** Task statement **
Complete, exact copies of all entries are needed.

** Provided data **
━━━━━━━━━━━━━━━━━━━━━━━━━━━━━━
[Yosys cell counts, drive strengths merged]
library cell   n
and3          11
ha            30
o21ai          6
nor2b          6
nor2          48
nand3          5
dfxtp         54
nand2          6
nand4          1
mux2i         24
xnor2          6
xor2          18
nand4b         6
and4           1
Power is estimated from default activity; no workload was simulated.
File: /design/flow/design.v
module i2cmaster (CLOCK, RESET, wrcmd, command, status, sclo, sdao, sdai, state, counthi);
    input CLOCK, RESET, wrcmd, sdai;
    output reg sclo, sdao;
    input[63:00] command;
    output reg[63:00] status;
    reg[63:00] comand;
    reg[7:0] count;
    wire[2:0] countlo;
    output[4:0] counthi;
    output reg[2:0] state;
    assign countlo = count[2:0];
    assign counthi = count[7:3];
    localparam[2:0] IDLE  = 0;
    localparam[2:0] START = 1;
    localparam[2:0] BEGIN = 2;
    localparam[2:0] READ  = 3;
    localparam[2:0] WRITE = 4;
    localparam[2:0] STOP  = 5;
    always @(posedge CLOCK or posedge RESET) begin
        if (RESET) begin
            comand <= 0;
            sclo   <= 1;
            sdao   <= 1;
            state  <= IDLE;
            status <= 0;
        end else if (wrcmd) begin
            comand <= command;
            count  <= 0;
            sclo   <= 1;
            sdao   <= 1;
            state  <= START;
            status[63:62] <= 2'b10;
        end else begin
            case (state)
            START:
                begin
                    if (countlo != 7) begin
                        count <= count + 1;
                    end else begin
                        case (count[6:3])
                        0:
                            begin
                                count <= count + 1;
                                sdao  <= 0;
                            end
                        1:
                            begin
                                count <= count + 1;
                                sclo  <= 0;
                            end
                        2:
                            begin
                                state <= BEGIN;
                            end
                        endcase
                    end
                end
            BEGIN:
                begin
                    count  <= 0;
                    case (comand[63:62])
                    2'b00:   
                        begin
                            sdao  <= 0;
                            state <= STOP;
                        end
                    2'b01:   
                        begin
                            sclo  <= 1;
                            sdao  <= 1;
                            state <= START;
                        end
                    2'b10:   
                        begin
                            sdao  <= 1;
                            state <= READ;
                        end
                    2'b11:   
                        begin
                            sdao  <= comand[61];
                            state <= WRITE;
                        end
                    endcase
                    comand <= { comand[61:00], 2'b00 };
                end
            STOP:
                begin
                    if (countlo != 7) begin
                        count <= count + 1;
                    end else begin
                        case (count[6:3])
                        0:
                            begin
                                count <= count + 1;
                                sclo <= 1;
                            end
                        1:
                            begin
                                count <= count + 1;
                                sdao  <= 1;
                            end
                        2:
                            begin
                                state <= IDLE;
                                status[63:62] <= 2'b00;
                            end
                        endcase
                    end
                end
            READ:
                begin
                    if (countlo != 7) begin
                        count <= count + 1;
                    end else begin
                        case (counthi)
                        0, 2, 4, 6, 8, 10, 12, 14:
                            begin
                                count <= count + 1;
                                sclo  <= 1;
                            end
                        1, 3, 5, 7, 9, 11, 13:
                            begin
                                count <= count + 1;
                                sclo  <= 0;
                                status[55:00] = { status[54:00], sdai };
                            end
                        15:
                            begin
                                count <= count + 1;
                                sclo  <= 0;
                                sdao  <= 0;
                                status[55:00] = { status[54:00], sdai };
                            end
                        16:
                            begin
                                count <= count + 1;
                                sclo  <= 1;
                            end
                        17:
                            begin
                                count <= count + 1;
                                sclo  <= 0;
                            end
                        18:
                            begin
                                state <= BEGIN;
                            end
                        endcase
                    end
                end
            WRITE:
                begin
                    if (countlo != 7) begin
                        count <= count + 1;
                    end else begin
                        case (counthi)
                        0, 3, 6, 9, 12, 15, 18, 21:
                            begin
                                count <= count + 1;
                                sclo  <= 1;
                            end
                        1, 4, 7, 10, 13, 16, 19, 22:
                            begin
                                count <= count + 1;
                                sclo  <= 0;
                            end
                        2, 5, 8, 11, 14, 17, 20:
                            begin
                                comand <= { comand[62:00], 1'b0 };
                                count  <= count + 1;
                                sdao   <= comand[62];
                            end
                        23:
                            begin
                                comand <= { comand[62:00], 1'b0 };
                                count  <= count + 1;
                                sdao   <= 1;
                            end
                        24:
                            begin
                                count <= count + 1;
                                sclo  <= 1;
                            end
                        25:
                            begin
                                if (sdai) begin
                                    comand[63] <= 1'b0;
                                    status[63:62] <= 2'b01;
                                    state <= IDLE;
                                end else begin
                                    count <= count + 1;
                                    sclo  <= 0;
                                end
                            end
                        26:
                            begin
                                state <= BEGIN;
                            end
                        endcase
                    end
                end
            STOP:
                begin
                    if (countlo != 7) begin
                        count <= count + 1;
                    end else begin
                        case (counthi)
                        0:
                            begin
                                count <= count + 1;
                                sclo  <= 1;
                            end
                        1:
                            begin
                                count <= count + 1;
                                sdao  <= 1;
                            end
                        2:
                            begin
                                state <= IDLE;
                                status[63:62] <= 2'b00;
                            end
                        endcase
                    end
                end
            endcase
        end
    end
endmodule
━━━━━━━━━━━━━━━━━━━━━━━━━━━━━━
** Solution for this task **
[Yosys cell counts, drive strengths merged]
library cell   n
and3          11
ha            30
o21ai          6
nor2b          6
nor2          48
nand3          5
dfxtp         54
nand2          6
nand4          1
mux2i         24
xnor2          6
xor2          18
nand4b         6
and4           1
Power is estimated from default activity; no workload was simulated.
File: /design/flow/design.v
module i2cmaster (CLOCK, RESET, wrcmd, command, status, sclo, sdao, sdai, state, counthi);
    input CLOCK, RESET, wrcmd, sdai;
    output reg sclo, sdao;
    input[63:00] command;
    output reg[63:00] status;
    reg[63:00] comand;
    reg[7:0] count;
    wire[2:0] countlo;
    output[4:0] counthi;
    output reg[2:0] state;
    assign countlo = count[2:0];
    assign counthi = count[7:3];
    localparam[2:0] IDLE  = 0;
    localparam[2:0] START = 1;
    localparam[2:0] BEGIN = 2;
    localparam[2:0] READ  = 3;
    localparam[2:0] WRITE = 4;
    localparam[2:0] STOP  = 5;
    always @(posedge CLOCK or posedge RESET) begin
        if (RESET) begin
            comand <= 0;
            sclo   <= 1;
            sdao   <= 1;
            state  <= IDLE;
            status <= 0;
        end else if (wrcmd) begin
            comand <= command;
            count  <= 0;
            sclo   <= 1;
            sdao   <= 1;
            state  <= START;
            status[63:62] <= 2'b10;
        end else begin
            case (state)
            START:
                begin
                    if (countlo != 7) begin
                        count <= count + 1;
                    end else begin
                        case (count[6:3])
                        0:
                            begin
                                count <= count + 1;
                                sdao  <= 0;
                            end
                        1:
                            begin
                                count <= count + 1;
                                sclo  <= 0;
                            end
                        2:
                            begin
                                state <= BEGIN;
                            end
                        endcase
                    end
                end
            BEGIN:
                begin
                    count  <= 0;
                    case (comand[63:62])
                    2'b00:   
                        begin
                            sdao  <= 0;
                            state <= STOP;
                        end
                    2'b01:   
                        begin
                            sclo  <= 1;
                            sdao  <= 1;
                            state <= START;
                        end
                    2'b10:   
                        begin
                            sdao  <= 1;
                            state <= READ;
                        end
                    2'b11:   
                        begin
                            sdao  <= comand[61];
                            state <= WRITE;
                        end
                    endcase
                    comand <= { comand[61:00], 2'b00 };
                end
            STOP:
                begin
                    if (countlo != 7) begin
                        count <= count + 1;
                    end else begin
                        case (count[6:3])
                        0:
                            begin
                                count <= count + 1;
                                sclo <= 1;
                            end
                        1:
                            begin
                                count <= count + 1;
                                sdao  <= 1;
                            end
                        2:
                            begin
                                state <= IDLE;
                                status[63:62] <= 2'b00;
                            end
                        endcase
                    end
                end
            READ:
                begin
                    if (countlo != 7) begin
                        count <= count + 1;
                    end else begin
                        case (counthi)
                        0, 2, 4, 6, 8, 10, 12, 14:
                            begin
                                count <= count + 1;
                                sclo  <= 1;
                            end
                        1, 3, 5, 7, 9, 11, 13:
                            begin
                                count <= count + 1;
                                sclo  <= 0;
                                status[55:00] = { status[54:00], sdai };
                            end
                        15:
                            begin
                                count <= count + 1;
                                sclo  <= 0;
                                sdao  <= 0;
                                status[55:00] = { status[54:00], sdai };
                            end
                        16:
                            begin
                                count <= count + 1;
                                sclo  <= 1;
                            end
                        17:
                            begin
                                count <= count + 1;
                                sclo  <= 0;
                            end
                        18:
                            begin
                                state <= BEGIN;
                            end
                        endcase
                    end
                end
            WRITE:
                begin
                    if (countlo != 7) begin
                        count <= count + 1;
                    end else begin
                        case (counthi)
                        0, 3, 6, 9, 12, 15, 18, 21:
                            begin
                                count <= count + 1;
                                sclo  <= 1;
                            end
                        1, 4, 7, 10, 13, 16, 19, 22:
                            begin
                                count <= count + 1;
                                sclo  <= 0;
                            end
                        2, 5, 8, 11, 14, 17, 20:
                            begin
                                comand <= { comand[62:00], 1'b0 };
                                count  <= count + 1;
                                sdao   <= comand[62];
                            end
                        23:
                            begin
                                comand <= { comand[62:00], 1'b0 };
                                count  <= count + 1;
                                sdao   <= 1;
                            end
                        24:
                            begin
                                count <= count + 1;
                                sclo  <= 1;
                            end
                        25:
                            begin
                                if (sdai) begin
                                    comand[63] <= 1'b0;
                                    status[63:62] <= 2'b01;
                                    state <= IDLE;
                                end else begin
                                    count <= count + 1;
                                    sclo  <= 0;
                                end
                            end
                        26:
                            begin
                                state <= BEGIN;
                            end
                        endcase
                    end
                end
            STOP:
                begin
                    if (countlo != 7) begin
                        count <= count + 1;
                    end else begin
                        case (counthi)
                        0:
                            begin
                                count <= count + 1;
                                sclo  <= 1;
                            end
                        1:
                            begin
                                count <= count + 1;
                                sdao  <= 1;
                            end
                        2:
                            begin
                                state <= IDLE;
                                status[63:62] <= 2'b00;
                            end
                        endcase
                    end
                end
            endcase
        end
    end
endmodule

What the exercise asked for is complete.